Talk with a dolphin via underwater translation machine
A DIVER carrying a computer that tries to recognise dolphin sounds and generate responses in real time will soon attempt to communicate with wild dolphins off the coast of Florida. If the bid is successful, it will be a big step towards two-way communication between humans and dolphins.
Since the 1960s, captive dolphins have been communicating via pictures and sounds. In the 1990s, Louis Herman of the Kewalo Basin Marine Mammal Laboratory in Honolulu, Hawaii, found that bottlenose dolphins can keep track of over 100 different words. They can also respond appropriately to commands in which the same words appear in a different order, understanding the difference between "bring the surfboard to the man" and "bring the man to the surfboard", for example.
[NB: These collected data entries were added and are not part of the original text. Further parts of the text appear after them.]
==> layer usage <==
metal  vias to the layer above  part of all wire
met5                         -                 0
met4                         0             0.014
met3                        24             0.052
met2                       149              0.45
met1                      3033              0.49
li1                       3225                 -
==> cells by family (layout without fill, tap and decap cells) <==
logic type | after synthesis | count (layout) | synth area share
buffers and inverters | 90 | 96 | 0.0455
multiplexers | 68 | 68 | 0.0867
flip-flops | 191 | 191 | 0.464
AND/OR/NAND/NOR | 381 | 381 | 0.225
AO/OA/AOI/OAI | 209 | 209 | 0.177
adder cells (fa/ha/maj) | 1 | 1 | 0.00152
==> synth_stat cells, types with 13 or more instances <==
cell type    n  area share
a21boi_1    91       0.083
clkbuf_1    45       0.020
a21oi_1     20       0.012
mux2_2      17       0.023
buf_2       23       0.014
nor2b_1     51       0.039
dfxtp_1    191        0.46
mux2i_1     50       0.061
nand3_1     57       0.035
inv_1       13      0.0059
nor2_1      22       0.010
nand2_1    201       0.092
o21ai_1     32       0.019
==> src/verilog/periph_pkg.sv <==
package periph_pkg;

  // bus geometry
  localparam int ADDR_W   = 32;
  localparam int DATA_W   = 32;
  localparam int STRB_W   = 4;
  // low address bits that index inside one slave window (64 KiB)
  localparam int WIN_BITS = 16;

  typedef enum logic [1:0] {
    OKAY   = 2'd0,
    SLVERR = 2'd2,
    DECERR = 2'd3
  } axil_resp_e;

  typedef enum logic [3:0] {
    GPIO_DATA_IN  = 4'h0,
    GPIO_DATA_OUT = 4'h4
  } gpio_reg_e;

  typedef enum logic [3:0] {
    UART_RX   = 4'h0,
    UART_TX   = 4'h4,
    UART_STAT = 4'h8
  } uart_reg_e;

  typedef enum logic [1:0] {
    IDLE,
    START,
    DATA,
    STOP
  } uart_state_e;

  // uart status word
  localparam int STAT_RX_VALID = 0;
  localparam int STAT_TX_EMPTY = 2;
  localparam int STAT_TX_FULL  = 3;

  // master to slave
  typedef struct packed {
    logic              aw_valid;
    logic [ADDR_W-1:0] aw_addr;
    logic              w_valid;
    logic [DATA_W-1:0] w_data;
    logic [STRB_W-1:0] w_strb;
    logic              b_ready;
    logic              ar_valid;
    logic [ADDR_W-1:0] ar_addr;
    logic              r_ready;
  } axil_req_t;

  // slave to master
  typedef struct packed {
    logic              aw_ready;
    logic              w_ready;
    logic              b_valid;
    axil_resp_e        b_resp;
    logic              ar_ready;
    logic              r_valid;
    logic [DATA_W-1:0] r_data;
    axil_resp_e        r_resp;
  } axil_rsp_t;

endpackage

==> src/verilog/uart_phy.sv <==
`timescale 1ns/1ps

module uart_phy #(
  parameter int CLKS_PER_BIT = 868
) (
  input  logic       axi_aclk,
  input  logic       arst_n,
  input  logic [7:0] tx_data,
  input  logic       tx_load,
  output logic       tx_busy,
  output logic       txd,
  input  logic       rxd,
  output logic [7:0] rx_data,
  output logic       rx_strobe
);
  import periph_pkg::*;

  localparam int CNT_W = $clog2(CLKS_PER_BIT);
  localparam logic [CNT_W-1:0] BIT_LAST  = CNT_W'(CLKS_PER_BIT - 1);
  localparam logic [CNT_W-1:0] HALF_LAST = CNT_W'(CLKS_PER_BIT / 2 - 1);

  uart_state_e      tx_state;
  logic [CNT_W-1:0] tx_cnt;
  logic [2:0]       tx_idx;
  logic [7:0]       tx_shift;
  logic             tx_tick;
  uart_state_e      rx_state;
  logic [CNT_W-1:0] rx_cnt;
  logic [2:0]       rx_idx;
  logic [1:0]       rx_sync;
  logic             rx_last;
  logic             rx_bit;

  //////////////////////////////////////////////////////////////////////
  // transmit, start + 8 data lsb first + stop
  //////////////////////////////////////////////////////////////////////
  assign tx_busy = (tx_state != IDLE);
  assign tx_tick = (tx_cnt == BIT_LAST);

  always_ff @(posedge axi_aclk or negedge arst_n) begin
    if (!arst_n) begin
      tx_state <= IDLE;
      tx_cnt   <= '0;
      tx_idx   <= '0;
      txd      <= 1'b1;
    end else begin
      tx_cnt <= (tx_state == IDLE || tx_tick) ? '0 : tx_cnt + 1'b1;
      case (tx_state)
        IDLE: if (tx_load) begin
          tx_state <= START;
          txd      <= 1'b0;
        end
        START: if (tx_tick) begin
          tx_state <= DATA;
          tx_idx   <= '0;
          txd      <= tx_shift[0];
        end
        DATA: if (tx_tick) begin
          tx_idx <= tx_idx + 1'b1;
          txd    <= tx_shift[1];
          if (tx_idx == 3'd7) begin
            tx_state <= STOP;
            txd      <= 1'b1;
          end
        end
        default: if (tx_tick) tx_state <= IDLE;
      endcase
    end
  end

  always_ff @(posedge axi_aclk) begin
    if (tx_state == IDLE && tx_load) tx_shift <= tx_data;
    else if (tx_state == DATA && tx_tick) tx_shift <= tx_shift >> 1;
  end

  //////////////////////////////////////////////////////////////////////
  // receive, sampled at mid-bit
  //////////////////////////////////////////////////////////////////////
  assign rx_bit = rx_sync[1];

  always_ff @(posedge axi_aclk or negedge arst_n) begin
    if (!arst_n) begin
      rx_sync   <= 2'b11;
      rx_last   <= 1'b1;
      rx_state  <= IDLE;
      rx_cnt    <= '0;
      rx_idx    <= '0;
      rx_strobe <= 1'b0;
    end else begin
      rx_sync   <= {rx_sync[0], rxd};
      rx_last   <= rx_bit;
      rx_strobe <= 1'b0;
      rx_cnt    <= rx_cnt + 1'b1;
      case (rx_state)
        IDLE: begin
          rx_cnt <= '0;
          if (rx_last && !rx_bit) rx_state <= START;
        end
        START: if (rx_cnt == HALF_LAST) begin
          // false start if the line went back high
          rx_state <= rx_bit ? IDLE : DATA;
          rx_cnt   <= '0;
          rx_idx   <= '0;
        end
        DATA: if (rx_cnt == BIT_LAST) begin
          rx_cnt <= '0;
          rx_idx <= rx_idx + 1'b1;
          if (rx_idx == 3'd7) rx_state <= STOP;
        end
        default: if (rx_cnt == BIT_LAST) begin
          rx_state  <= IDLE;
          rx_strobe <= rx_bit;
        end
      endcase
    end
  end

  always_ff @(posedge axi_aclk) begin
    if (rx_state == DATA && rx_cnt == BIT_LAST) rx_data <= {rx_bit, rx_data[7:1]};
  end

  // line idles high between frames
  a_txd_idle: assert property (@(posedge axi_aclk) disable iff (!arst_n)
    tx_state == IDLE |-> txd);

endmodule

==> src/verilog/axil_decoder.sv <==
`timescale 1ns/1ps

module axil_decoder #(
  parameter logic [periph_pkg::ADDR_W-1:0] GPIO_BASE = 32'h4000_0000,
  parameter logic [periph_pkg::ADDR_W-1:0] UART_BASE = 32'h4060_0000
) (
  input  logic                  axi_aclk,
  input  logic                  arst_n,
  input  periph_pkg::axil_req_t s_req,
  output periph_pkg::axil_rsp_t s_rsp,
  output periph_pkg::axil_req_t gpio_req,
  input  periph_pkg::axil_rsp_t gpio_rsp,
  output periph_pkg::axil_req_t uart_req,
  input  periph_pkg::axil_rsp_t uart_rsp
);
  import periph_pkg::*;

  typedef enum logic [1:0] {
    TGT_GPIO,
    TGT_UART,
    TGT_NONE
  } tgt_e;

  // decoded from the live address
  tgt_e aw_tgt;
  tgt_e ar_tgt;
  // held from acceptance until the response transfers
  tgt_e w_tgt;
  tgt_e r_tgt;
  logic w_busy;
  logic r_busy;
  logic w_acc;
  logic r_acc;

  function automatic tgt_e decode(input logic [ADDR_W-1:0] addr);
    if (addr[ADDR_W-1:WIN_BITS] == GPIO_BASE[ADDR_W-1:WIN_BITS]) return TGT_GPIO;
    if (addr[ADDR_W-1:WIN_BITS] == UART_BASE[ADDR_W-1:WIN_BITS]) return TGT_UART;
    return TGT_NONE;
  endfunction

  assign aw_tgt = decode(s_req.aw_addr);
  assign ar_tgt = decode(s_req.ar_addr);

  //////////////////////////////////////////////////////////////////////
  // forward path, valids only reach the selected slave
  //////////////////////////////////////////////////////////////////////
  always_comb begin
    gpio_req = s_req;
    uart_req = s_req;
    gpio_req.aw_valid = s_req.aw_valid && !w_busy && (aw_tgt == TGT_GPIO);
    gpio_req.w_valid  = s_req.w_valid && !w_busy && (aw_tgt == TGT_GPIO);
    gpio_req.b_ready  = s_req.b_ready && w_busy && (w_tgt == TGT_GPIO);
    gpio_req.ar_valid = s_req.ar_valid && !r_busy && (ar_tgt == TGT_GPIO);
    gpio_req.r_ready  = s_req.r_ready && r_busy && (r_tgt == TGT_GPIO);
    uart_req.aw_valid = s_req.aw_valid && !w_busy && (aw_tgt == TGT_UART);
    uart_req.w_valid  = s_req.w_valid && !w_busy && (aw_tgt == TGT_UART);
    uart_req.b_ready  = s_req.b_ready && w_busy && (w_tgt == TGT_UART);
    uart_req.ar_valid = s_req.ar_valid && !r_busy && (ar_tgt == TGT_UART);
    uart_req.r_ready  = s_req.r_ready && r_busy && (r_tgt == TGT_UART);
  end

  //////////////////////////////////////////////////////////////////////
  // return path
  //////////////////////////////////////////////////////////////////////
  always_comb begin
    s_rsp = '0;
    if (!w_busy) begin
      case (aw_tgt)
        TGT_GPIO: begin
          s_rsp.aw_ready = gpio_rsp.aw_ready;
          s_rsp.w_ready  = gpio_rsp.w_ready;
        end
        TGT_UART: begin
          s_rsp.aw_ready = uart_rsp.aw_ready;
          s_rsp.w_ready  = uart_rsp.w_ready;
        end
        default: begin
          // unmapped, swallow it here
          s_rsp.aw_ready = s_req.aw_valid && s_req.w_valid;
          s_rsp.w_ready  = s_req.aw_valid && s_req.w_valid;
        end
      endcase
    end else begin
      case (w_tgt)
        TGT_GPIO: begin
          s_rsp.b_valid = gpio_rsp.b_valid;
          s_rsp.b_resp  = gpio_rsp.b_resp;
        end
        TGT_UART: begin
          s_rsp.b_valid = uart_rsp.b_valid;
          s_rsp.b_resp  = uart_rsp.b_resp;
        end
        default: begin
          s_rsp.b_valid = 1'b1;
          s_rsp.b_resp  = DECERR;
        end
      endcase
    end
    if (!r_busy) begin
      case (ar_tgt)
        TGT_GPIO: s_rsp.ar_ready = gpio_rsp.ar_ready;
        TGT_UART: s_rsp.ar_ready = uart_rsp.ar_ready;
        default:  s_rsp.ar_ready = s_req.ar_valid;
      endcase
    end else begin
      case (r_tgt)
        TGT_GPIO: begin
          s_rsp.r_valid = gpio_rsp.r_valid;
          s_rsp.r_data  = gpio_rsp.r_data;
          s_rsp.r_resp  = gpio_rsp.r_resp;
        end
        TGT_UART: begin
          s_rsp.r_valid = uart_rsp.r_valid;
          s_rsp.r_data  = uart_rsp.r_data;
          s_rsp.r_resp  = uart_rsp.r_resp;
        end
        default: begin
          // r_data stays 0
          s_rsp.r_valid = 1'b1;
          s_rsp.r_resp  = DECERR;
        end
      endcase
    end
  end

  assign w_acc = s_req.aw_valid && s_req.w_valid && s_rsp.aw_ready && s_rsp.w_ready;
  assign r_acc = s_req.ar_valid && s_rsp.ar_ready;

  always_ff @(posedge axi_aclk or negedge arst_n) begin
    if (!arst_n) begin
      w_busy <= 1'b0;
      r_busy <= 1'b0;
      w_tgt  <= TGT_NONE;
      r_tgt  <= TGT_NONE;
    end else begin
      if (w_acc) begin
        w_busy <= 1'b1;
        w_tgt  <= aw_tgt;
      end else if (s_rsp.b_valid && s_req.b_ready) begin
        w_busy <= 1'b0;
      end
      if (r_acc) begin
        r_busy <= 1'b1;
        r_tgt  <= ar_tgt;
      end else if (s_rsp.r_valid && s_req.r_ready) begin
        r_busy <= 1'b0;
      end
    end
  end

  // write response must wait for the master
  a_b_hold: assert property (@(posedge axi_aclk) disable iff (!arst_n)
    s_rsp.b_valid && !s_req.b_ready |=> s_rsp.b_valid);

endmodule

==> src/verilog/axil_gpio.sv <==
`timescale 1ns/1ps

module axil_gpio #(
  parameter int GPIO_W = 8
) (
  input  logic                  axi_aclk,
  input  logic                  arst_n,
  input  periph_pkg::axil_req_t req,
  output periph_pkg::axil_rsp_t rsp,
  input  logic [GPIO_W-1:0]     gpio_in,
  output logic [GPIO_W-1:0]     gpio_out
);
  import periph_pkg::*;

  logic [GPIO_W-1:0] in_q;
  logic              wr_ready;
  logic              rd_ready;
  logic              b_valid;
  logic              r_valid;
  logic [DATA_W-1:0] r_data;
  logic              wr_low;
  logic              rd_low;

  // one write and one read at a time
  assign wr_ready = req.aw_valid && req.w_valid && !b_valid;
  assign rd_ready = req.ar_valid && !r_valid;
  // offsets above the register block read as zero
  assign wr_low = (req.aw_addr[WIN_BITS-1:4] == '0);
  assign rd_low = (req.ar_addr[WIN_BITS-1:4] == '0);

  always_ff @(posedge axi_aclk) begin
    in_q <= gpio_in;
  end

  always_ff @(posedge axi_aclk or negedge arst_n) begin
    if (!arst_n) begin
      gpio_out <= '0;
    end else if (wr_ready && wr_low && req.aw_addr[3:0] == GPIO_DATA_OUT) begin
      // byte lanes by strobe
      for (int i = 0; i < GPIO_W; i++) begin
        if (req.w_strb[i/8]) gpio_out[i] <= req.w_data[i];
      end
    end
  end

  always_ff @(posedge axi_aclk or negedge arst_n) begin
    if (!arst_n) begin
      b_valid <= 1'b0;
      r_valid <= 1'b0;
    end else begin
      if (wr_ready) b_valid <= 1'b1;
      else if (req.b_ready) b_valid <= 1'b0;
      if (rd_ready) r_valid <= 1'b1;
      else if (req.r_ready) r_valid <= 1'b0;
    end
  end

  always_ff @(posedge axi_aclk) begin
    if (rd_ready) begin
      r_data <= '0;
      if (rd_low && req.ar_addr[3:0] == GPIO_DATA_IN) r_data <= DATA_W'(in_q);
      if (rd_low && req.ar_addr[3:0] == GPIO_DATA_OUT) r_data <= DATA_W'(gpio_out);
    end
  end

  always_comb begin
    rsp          = '0;
    rsp.aw_ready = wr_ready;
    rsp.w_ready  = wr_ready;
    rsp.b_valid  = b_valid;
    rsp.b_resp   = OKAY;
    rsp.ar_ready = rd_ready;
    rsp.r_valid  = r_valid;
    rsp.r_data   = r_data;
    rsp.r_resp   = OKAY;
  end

  // no new read reaches the block while a response is pending
  a_r_pending: assert property (@(posedge axi_aclk) disable iff (!arst_n)
    r_valid |-> !req.ar_valid);

endmodule

==> src/verilog/axil_uartlite.sv <==
`timescale 1ns/1ps

module axil_uartlite #(
  parameter int CLKS_PER_BIT = 868
) (
  input  logic                  axi_aclk,
  input  logic                  arst_n,
  input  periph_pkg::axil_req_t req,
  output periph_pkg::axil_rsp_t rsp,
  input  logic                  uart_rxd,
  output logic                  uart_txd
);
  import periph_pkg::*;

  logic [7:0]        tx_hold;
  logic              tx_full;
  logic              tx_load;
  logic              tx_busy;
  logic [7:0]        rx_hold;
  logic              rx_valid;
  logic [7:0]        rx_data;
  logic              rx_strobe;
  logic              wr_ready;
  logic              rd_ready;
  logic              b_valid;
  logic              r_valid;
  logic [DATA_W-1:0] r_data;
  logic              tx_write;
  logic              rx_pop;
  logic [DATA_W-1:0] stat;

  assign wr_ready = req.aw_valid && req.w_valid && !b_valid;
  assign rd_ready = req.ar_valid && !r_valid;
  assign tx_write = wr_ready && req.w_strb[0] && (req.aw_addr[WIN_BITS-1:4] == '0) &&
                    (req.aw_addr[3:0] == UART_TX);
  assign rx_pop   = rd_ready && (req.ar_addr[WIN_BITS-1:4] == '0) &&
                    (req.ar_addr[3:0] == UART_RX);
  // hand the byte over as soon as the serializer is free
  assign tx_load  = tx_full && !tx_busy;

  always_comb begin
    stat                = '0;
    stat[STAT_RX_VALID] = rx_valid;
    stat[STAT_TX_EMPTY] = !tx_full;
    stat[STAT_TX_FULL]  = tx_full;
  end

  //////////////////////////////////////////////////////////////////////
  // holding registers
  //////////////////////////////////////////////////////////////////////
  always_ff @(posedge axi_aclk or negedge arst_n) begin
    if (!arst_n) begin
      tx_full  <= 1'b0;
      rx_valid <= 1'b0;
    end else begin
      // a byte written while full is dropped
      if (tx_write && !tx_full) tx_full <= 1'b1;
      else if (tx_load) tx_full <= 1'b0;
      if (rx_pop) rx_valid <= 1'b0;
      if (rx_strobe) rx_valid <= 1'b1;
    end
  end

  always_ff @(posedge axi_aclk) begin
    if (tx_write && !tx_full) tx_hold <= req.w_data[7:0];
    if (rx_strobe) rx_hold <= rx_data;
  end

  //////////////////////////////////////////////////////////////////////
  // bus responses
  //////////////////////////////////////////////////////////////////////
  always_ff @(posedge axi_aclk or negedge arst_n) begin
    if (!arst_n) begin
      b_valid <= 1'b0;
      r_valid <= 1'b0;
    end else begin
      if (wr_ready) b_valid <= 1'b1;
      else if (req.b_ready) b_valid <= 1'b0;
      if (rd_ready) r_valid <= 1'b1;
      else if (req.r_ready) r_valid <= 1'b0;
    end
  end

  always_ff @(posedge axi_aclk) begin
    if (rd_ready) begin
      r_data <= '0;
      if (rx_pop && rx_valid) r_data <= DATA_W'(rx_hold);
      if ((req.ar_addr[WIN_BITS-1:4] == '0) && (req.ar_addr[3:0] == UART_STAT)) begin
        r_data <= stat;
      end
    end
  end

  always_comb begin
    rsp          = '0;
    rsp.aw_ready = wr_ready;
    rsp.w_ready  = wr_ready;
    rsp.b_valid  = b_valid;
    rsp.b_resp   = OKAY;
    rsp.ar_ready = rd_ready;
    rsp.r_valid  = r_valid;
    rsp.r_data   = r_data;
    rsp.r_resp   = OKAY;
  end

  uart_phy #(
    .CLKS_PER_BIT (CLKS_PER_BIT)
  ) u_phy (
    .axi_aclk  (axi_aclk),
    .arst_n    (arst_n),
    .tx_data   (tx_hold),
    .tx_load   (tx_load),
    .tx_busy   (tx_busy),
    .txd       (uart_txd),
    .rxd       (uart_rxd),
    .rx_data   (rx_data),
    .rx_strobe (rx_strobe)
  );

  // the serializer takes the byte and reports busy
  a_tx_load: assert property (@(posedge axi_aclk) disable iff (!arst_n)
    tx_load |=> tx_busy);

endmodule

==> src/verilog/periph_shell.sv <==
`timescale 1ns/1ps

module periph_shell #(
  parameter logic [periph_pkg::ADDR_W-1:0] GPIO_BASE    = 32'h4000_0000,
  parameter logic [periph_pkg::ADDR_W-1:0] UART_BASE    = 32'h4060_0000,
  parameter int                            GPIO_W       = 8,
  parameter int                            CLKS_PER_BIT = 868
) (
  input  logic                  axi_aclk,
  input  logic                  arst_n,
  input  periph_pkg::axil_req_t s_axil_req,
  output periph_pkg::axil_rsp_t s_axil_rsp,
  input  logic [GPIO_W-1:0]     gpio_in,
  output logic [GPIO_W-1:0]     gpio_out,
  input  logic                  uart_rxd,
  output logic                  uart_txd
);
  import periph_pkg::*;

  axil_req_t gpio_req;
  axil_rsp_t gpio_rsp;
  axil_req_t uart_req;
  axil_rsp_t uart_rsp;

  axil_decoder #(
    .GPIO_BASE (GPIO_BASE),
    .UART_BASE (UART_BASE)
  ) u_decoder (
    .axi_aclk (axi_aclk),
    .arst_n   (arst_n),
    .s_req    (s_axil_req),
    .s_rsp    (s_axil_rsp),
    .gpio_req (gpio_req),
    .gpio_rsp (gpio_rsp),
    .uart_req (uart_req),
    .uart_rsp (uart_rsp)
  );

  axil_gpio #(
    .GPIO_W (GPIO_W)
  ) u_gpio (
    .axi_aclk (axi_aclk),
    .arst_n   (arst_n),
    .req      (gpio_req),
    .rsp      (gpio_rsp),
    .gpio_in  (gpio_in),
    .gpio_out (gpio_out)
  );

  axil_uartlite #(
    .CLKS_PER_BIT (CLKS_PER_BIT)
  ) u_uartlite (
    .axi_aclk (axi_aclk),
    .arst_n   (arst_n),
    .req      (uart_req),
    .rsp      (uart_rsp),
    .uart_rxd (uart_rxd),
    .uart_txd (uart_txd)
  );

endmodule

==> config.mk <==
export PLATFORM = sky130hd
export DESIGN_NAME = periph_shell
export DESIGN_NICKNAME = d
export VERILOG_FILES = /design/src/verilog/periph_pkg.sv /design/src/verilog/uart_phy.sv /design/src/verilog/axil_decoder.sv /design/src/verilog/axil_gpio.sv /design/src/verilog/axil_uartlite.sv /design/src/verilog/periph_shell.sv
export SDC_FILE = /design/constraint.sdc
export NUM_CORES = 1
export LEC_CHECK = 0
export ABC_AREA = 1
export BUFFER_PORTS_ARGS = -buffer_cell sky130_fd_sc_hd__buf_4
export CAP_MARGIN = 0
export CORE_MARGIN = 3
export CORE_UTILIZATION = 56
export CTS_CLUSTER_SIZE = 28
export DETAILED_ROUTE_END_ITERATION = 7
export PLACE_DENSITY = 0.84
export SETUP_SLACK_MARGIN = 0.3
export SLEW_MARGIN = 10
export SYNTH_ARGS = -nofsm -noshare
export SYNTH_HDL_FRONTEND = slang
export SYNTH_SLANG_ARGS = --single-unit
==> constraint.sdc <==
create_clock -name axi_aclk -period 2.8 [get_ports axi_aclk]
set_input_delay 0.56 -clock axi_aclk [delete_from_list [all_inputs] [get_ports axi_aclk]]
set_output_delay 0.56 -clock axi_aclk [all_outputs]
set_load 0.01 [all_outputs]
But communication in most of these early experiments was one-way, saysDenise Herzing, founder of the Wild Dolphin Project in Jupiter, Florida. "They create a system and expect the dolphins to learn it, and they do, but the dolphins are not empowered to use the system to request things from the humans," she says.
Since 1998, Herzing and colleagues have been attempting two-way communication with dolphins, first using rudimentary artificial sounds, then by getting them to associate the sounds with four large icons on an underwater "keyboard".
By pointing their bodies at the different symbols, the dolphins could make requests - to play with a piece of seaweed or ride the bow wave of the divers' boat, for example. The system managed to get the dolphins' attention, Herzing says, but wasn't "dolphin-friendly" enough to be successful.
Herzing is now collaborating with Thad Starner, an artificial intelligence researcher at the Georgia Institute of Technology in Atlanta, on a project named Cetacean Hearing and Telemetry (CHAT). They want to work with dolphins to "co-create" a language that uses features of sounds that wild dolphins communicate with naturally.
Knowing what to listen for is a huge challenge. Dolphins can produce sound at frequencies up to 200 kilohertz - around 10 times as high as the highest pitch we can hear - and can also shift a signal's pitch or stretch it out over a long period of time.
The animals can also project sound in different directions without turning their heads, making it difficult to use visual cues alone to identify which dolphin in a pod "said" what and to guess what a sound might mean.
To record, interpret and respond to dolphin sounds, Starner and his students are building a prototype device featuring a smartphone-sized computer and two hydrophones capable of detecting the full range of dolphin sounds.
A diver will carry the computer in a waterproof case worn across the chest, and LEDs embedded around the diver's mask will light up to show where a sound picked up by the hydrophones originates from. The diver will also have a Twiddler - a handheld device that acts as a combination of mouse and keyboard - for selecting what kind of sound to make in response.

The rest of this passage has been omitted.